GOAL OF THE EXERCISE: Lines with the word "output" in them must be copied from the records below.
----------------
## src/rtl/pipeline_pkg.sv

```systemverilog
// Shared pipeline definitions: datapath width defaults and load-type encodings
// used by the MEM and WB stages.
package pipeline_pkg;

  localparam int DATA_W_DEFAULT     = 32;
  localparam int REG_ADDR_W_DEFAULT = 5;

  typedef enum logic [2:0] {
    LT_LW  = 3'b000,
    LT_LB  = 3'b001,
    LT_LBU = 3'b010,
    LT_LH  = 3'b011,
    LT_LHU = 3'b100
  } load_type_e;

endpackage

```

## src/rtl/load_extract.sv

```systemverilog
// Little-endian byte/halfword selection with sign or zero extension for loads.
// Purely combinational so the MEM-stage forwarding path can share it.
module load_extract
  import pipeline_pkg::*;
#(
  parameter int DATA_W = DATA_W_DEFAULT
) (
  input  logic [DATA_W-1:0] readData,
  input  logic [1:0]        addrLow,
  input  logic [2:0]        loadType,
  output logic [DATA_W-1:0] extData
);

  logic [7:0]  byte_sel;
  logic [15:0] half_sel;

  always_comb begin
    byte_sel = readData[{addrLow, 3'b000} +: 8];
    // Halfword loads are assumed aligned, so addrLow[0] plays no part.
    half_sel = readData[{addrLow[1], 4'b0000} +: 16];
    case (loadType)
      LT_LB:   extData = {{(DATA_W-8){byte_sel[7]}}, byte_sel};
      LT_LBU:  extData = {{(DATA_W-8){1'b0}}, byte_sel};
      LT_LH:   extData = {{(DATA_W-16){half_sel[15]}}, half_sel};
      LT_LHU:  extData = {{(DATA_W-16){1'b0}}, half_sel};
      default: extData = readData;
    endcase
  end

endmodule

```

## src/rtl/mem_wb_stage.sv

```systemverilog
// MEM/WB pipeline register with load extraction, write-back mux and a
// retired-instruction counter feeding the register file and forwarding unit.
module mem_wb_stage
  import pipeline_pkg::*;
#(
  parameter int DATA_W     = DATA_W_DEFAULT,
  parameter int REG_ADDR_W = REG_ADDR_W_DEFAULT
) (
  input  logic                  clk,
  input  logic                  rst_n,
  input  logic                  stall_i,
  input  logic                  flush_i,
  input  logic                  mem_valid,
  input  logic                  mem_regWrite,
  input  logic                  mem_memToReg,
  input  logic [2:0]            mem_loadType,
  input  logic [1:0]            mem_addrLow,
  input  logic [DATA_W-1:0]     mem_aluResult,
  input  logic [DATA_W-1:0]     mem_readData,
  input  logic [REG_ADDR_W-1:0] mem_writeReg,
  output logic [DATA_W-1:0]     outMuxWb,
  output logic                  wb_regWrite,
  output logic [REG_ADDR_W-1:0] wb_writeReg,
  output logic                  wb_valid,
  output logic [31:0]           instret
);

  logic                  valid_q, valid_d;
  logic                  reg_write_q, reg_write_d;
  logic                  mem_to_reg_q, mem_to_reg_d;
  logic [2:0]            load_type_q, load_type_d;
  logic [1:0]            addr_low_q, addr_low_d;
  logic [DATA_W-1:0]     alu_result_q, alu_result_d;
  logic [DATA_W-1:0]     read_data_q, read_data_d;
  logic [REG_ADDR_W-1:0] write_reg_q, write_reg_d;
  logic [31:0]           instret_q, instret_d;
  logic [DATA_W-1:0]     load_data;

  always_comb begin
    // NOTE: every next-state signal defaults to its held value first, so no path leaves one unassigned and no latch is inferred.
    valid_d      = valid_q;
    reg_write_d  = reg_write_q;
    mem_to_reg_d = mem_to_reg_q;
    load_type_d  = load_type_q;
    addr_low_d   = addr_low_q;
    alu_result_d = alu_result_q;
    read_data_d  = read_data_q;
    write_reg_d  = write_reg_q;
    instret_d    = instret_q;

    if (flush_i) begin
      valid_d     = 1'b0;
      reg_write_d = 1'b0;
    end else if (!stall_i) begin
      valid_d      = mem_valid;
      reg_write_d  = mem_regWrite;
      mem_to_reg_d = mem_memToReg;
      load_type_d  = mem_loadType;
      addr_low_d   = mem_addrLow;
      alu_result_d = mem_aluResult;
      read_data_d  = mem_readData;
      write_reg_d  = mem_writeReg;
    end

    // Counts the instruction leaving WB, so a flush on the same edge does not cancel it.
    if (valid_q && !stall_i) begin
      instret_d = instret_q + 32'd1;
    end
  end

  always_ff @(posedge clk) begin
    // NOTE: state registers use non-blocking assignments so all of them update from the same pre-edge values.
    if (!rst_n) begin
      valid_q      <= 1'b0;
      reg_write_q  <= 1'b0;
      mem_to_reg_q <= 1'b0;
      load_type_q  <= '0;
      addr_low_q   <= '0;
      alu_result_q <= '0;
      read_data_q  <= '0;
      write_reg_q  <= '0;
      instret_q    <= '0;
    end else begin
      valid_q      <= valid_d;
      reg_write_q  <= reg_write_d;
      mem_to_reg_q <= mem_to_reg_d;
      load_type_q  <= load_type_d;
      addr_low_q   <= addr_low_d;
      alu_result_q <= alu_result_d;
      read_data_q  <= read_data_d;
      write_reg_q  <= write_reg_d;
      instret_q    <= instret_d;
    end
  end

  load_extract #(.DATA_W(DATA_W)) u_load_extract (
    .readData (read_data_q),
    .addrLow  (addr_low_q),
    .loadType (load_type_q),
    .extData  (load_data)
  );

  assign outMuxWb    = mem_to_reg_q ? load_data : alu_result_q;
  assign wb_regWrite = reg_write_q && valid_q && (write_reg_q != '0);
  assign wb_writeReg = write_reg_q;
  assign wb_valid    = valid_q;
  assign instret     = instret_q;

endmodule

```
----------------
FINAL ANSWER:
  output logic [DATA_W-1:0] extData
  output logic [DATA_W-1:0]     outMuxWb,
  output logic                  wb_regWrite,
  output logic [REG_ADDR_W-1:0] wb_writeReg,
  output logic                  wb_valid,
  output logic [31:0]           instret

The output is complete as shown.